> **WORK TO BE COMPLETED**
Retype the material exactly, ending with the line containing "module ysyx_mem_arbiter".

> **EXERCISE DATA**
┄┄┄┄┄┄

<file path="src/rtl/ysyx_mem_arbiter_pkg.sv">
// Shared encodings for the IFU/LSU memory arbiter: FSM states, owner codes
// and the two-way round-robin pick used when both masters ask in the same cycle.
package ysyx_mem_arbiter_pkg;

    typedef enum logic [1:0] {
        ARB_IDLE = 2'd0,
        ARB_REQ  = 2'd1,
        ARB_WAIT = 2'd2
    } arb_state_e;

    typedef enum logic {
        ARB_IFU = 1'b0,
        ARB_LSU = 1'b1
    } arb_owner_e;

    // On a tie the master that did not own the bus last time wins.
    function automatic arb_owner_e arb_pick(input logic i_ifu, input logic i_lsu,
                                            input arb_owner_e i_last);
        if (i_ifu && i_lsu) begin
            return (i_last == ARB_IFU) ? ARB_LSU : ARB_IFU;
        end else if (i_lsu) begin
            return ARB_LSU;
        end else begin
            return ARB_IFU;
        end
    endfunction

endpackage

</file>
<file path="src/rtl/ysyx_mem_arbiter.sv">
// Two-master (IFU fetch / LSU load-store) to one-slave memory arbiter: one whole
// transaction at a time, round-robin on contention, watchdog-protected response wait.
module ysyx_mem_arbiter
    import ysyx_mem_arbiter_pkg::*;
#(
    parameter int ADDR_W    = 32,
    parameter int DATA_W    = 32,
    parameter int TIMEOUT_W = 8
) (
    input  logic                  clk,
    input  logic                  rst,
    input  logic [ADDR_W-1:0]     ifu_araddr,
    input  logic                  ifu_arvalid,
    output logic [DATA_W-1:0]     ifu_rdata,
    output logic                  ifu_rvalid,
    input  logic [ADDR_W-1:0]     lsu_addr,
    input  logic                  lsu_req,
    input  logic                  lsu_wen,
    input  logic [DATA_W-1:0]     lsu_wdata,
    input  logic [DATA_W/8-1:0]   lsu_wstrb,
    output logic [DATA_W-1:0]     lsu_rdata,
    output logic                  lsu_rvalid,
    output logic [ADDR_W-1:0]     mem_addr,
    output logic                  mem_req,
    output logic                  mem_wen,
    output logic [DATA_W-1:0]     mem_wdata,
    output logic [DATA_W/8-1:0]   mem_wstrb,
    input  logic                  mem_gnt,
    input  logic [DATA_W-1:0]     mem_rdata,
    input  logic                  mem_rvalid,
    output logic                  bus_err
);

    localparam int STRB_W = DATA_W / 8;
    localparam logic [TIMEOUT_W-1:0] CNT_ONE = {{(TIMEOUT_W-1){1'b0}}, 1'b1};
    localparam logic [TIMEOUT_W-1:0] CNT_MAX = {TIMEOUT_W{1'b1}};

    arb_state_e             r_state;
    arb_state_e             w_state_nxt;
    arb_owner_e             r_owner;
    arb_owner_e             r_last_grant;
    arb_owner_e             w_pick;
    logic [ADDR_W-1:0]      r_addr;
    logic                   r_wen;
    logic [DATA_W-1:0]      r_wdata;
    logic [STRB_W-1:0]      r_wstrb;
    logic [TIMEOUT_W-1:0]   r_cnt;
    logic                   r_bus_err;

    logic                   w_any_req;
    logic                   w_sat;
    logic                   w_resp;
    logic                   w_timeout;
    logic                   w_grant;
    logic                   w_in_req;
    logic                   w_done;
    logic [DATA_W-1:0]      w_rdata;

    assign w_any_req = ifu_arvalid | lsu_req;
    assign w_sat     = (r_cnt == CNT_MAX);
    assign w_pick    = arb_pick(ifu_arvalid, lsu_req, r_last_grant);

    always_comb begin
        w_state_nxt = r_state;
        w_resp      = 1'b0;
        w_timeout   = 1'b0;
        w_grant     = 1'b0;
        case (r_state)
            ARB_IDLE: begin
                if (w_any_req) begin
                    w_state_nxt = ARB_REQ;
                end
            end
            ARB_REQ: begin
                if (mem_gnt) begin
                    w_grant = 1'b1;
                    if (mem_rvalid) begin
                        w_resp      = 1'b1;
                        w_state_nxt = ARB_IDLE;
                    end else begin
                        w_state_nxt = ARB_WAIT;
                    end
                end else if (w_sat) begin
                    w_timeout   = 1'b1;
                    w_state_nxt = ARB_IDLE;
                end
            end
            ARB_WAIT: begin
                if (mem_rvalid) begin
                    w_resp      = 1'b1;
                    w_state_nxt = ARB_IDLE;
                end else if (w_sat) begin
                    w_timeout   = 1'b1;
                    w_state_nxt = ARB_IDLE;
                end
            end
            default: begin
                w_state_nxt = ARB_IDLE;
            end
        endcase
    end

    always_ff @(posedge clk) begin
        if (rst) begin
            r_state      <= ARB_IDLE;
            r_owner      <= ARB_IFU;
            r_last_grant <= ARB_IFU;
            r_addr       <= '0;
            r_wen        <= 1'b0;
            r_wdata      <= '0;
            r_wstrb      <= '0;
            r_cnt        <= '0;
            r_bus_err    <= 1'b0;
        end else begin
            r_state <= w_state_nxt;
            if (r_state == ARB_IDLE && w_any_req) begin
                r_owner <= w_pick;
                r_cnt   <= '0;
                if (w_pick == ARB_LSU) begin
                    r_addr  <= lsu_addr;
                    r_wen   <= lsu_wen;
                    r_wdata <= lsu_wdata;
                    r_wstrb <= lsu_wstrb;
                end else begin
                    r_addr  <= ifu_araddr;
                    r_wen   <= 1'b0;
                    r_wdata <= '0;
                    r_wstrb <= '0;
                end
            end else if (r_state == ARB_REQ || r_state == ARB_WAIT) begin
                r_cnt <= r_cnt + CNT_ONE;
            end
            if (w_grant) begin
                r_last_grant <= r_owner;
            end
            if (w_timeout) begin
                r_bus_err <= 1'b1;
            end
        end
    end

    // Outputs are forced low while rst is high so an abandoned transaction never leaks a pulse.
    assign w_in_req  = (r_state == ARB_REQ) && !rst;
    assign mem_req   = w_in_req;
    assign mem_addr  = w_in_req ? r_addr  : '0;
    assign mem_wen   = w_in_req ? r_wen   : 1'b0;
    assign mem_wdata = w_in_req ? r_wdata : '0;
    assign mem_wstrb = w_in_req ? r_wstrb : '0;

    assign w_done     = (w_resp || w_timeout) && !rst;
    assign w_rdata    = w_timeout ? '0 : mem_rdata;
    assign ifu_rvalid = w_done && (r_owner == ARB_IFU);
    assign lsu_rvalid = w_done && (r_owner == ARB_LSU);
    assign ifu_rdata  = ifu_rvalid ? w_rdata : '0;
    assign lsu_rdata  = (lsu_rvalid && !r_wen) ? w_rdata : '0;
    assign bus_err    = r_bus_err;

endmodule

</file>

┄┄┄┄┄┄

> **TASK ANSWER**
<file path="src/rtl/ysyx_mem_arbiter_pkg.sv">
// Shared encodings for the IFU/LSU memory arbiter: FSM states, owner codes
// and the two-way round-robin pick used when both masters ask in the same cycle.
package ysyx_mem_arbiter_pkg;

    typedef enum logic [1:0] {
        ARB_IDLE = 2'd0,
        ARB_REQ  = 2'd1,
        ARB_WAIT = 2'd2
    } arb_state_e;

    typedef enum logic {
        ARB_IFU = 1'b0,
        ARB_LSU = 1'b1
    } arb_owner_e;

    // On a tie the master that did not own the bus last time wins.
    function automatic arb_owner_e arb_pick(input logic i_ifu, input logic i_lsu,
                                            input arb_owner_e i_last);
        if (i_ifu && i_lsu) begin
            return (i_last == ARB_IFU) ? ARB_LSU : ARB_IFU;
        end else if (i_lsu) begin
            return ARB_LSU;
        end else begin
            return ARB_IFU;
        end
    endfunction

endpackage

</file>
<file path="src/rtl/ysyx_mem_arbiter.sv">
// Two-master (IFU fetch / LSU load-store) to one-slave memory arbiter: one whole
// transaction at a time, round-robin on contention, watchdog-protected response wait.
module ysyx_mem_arbiter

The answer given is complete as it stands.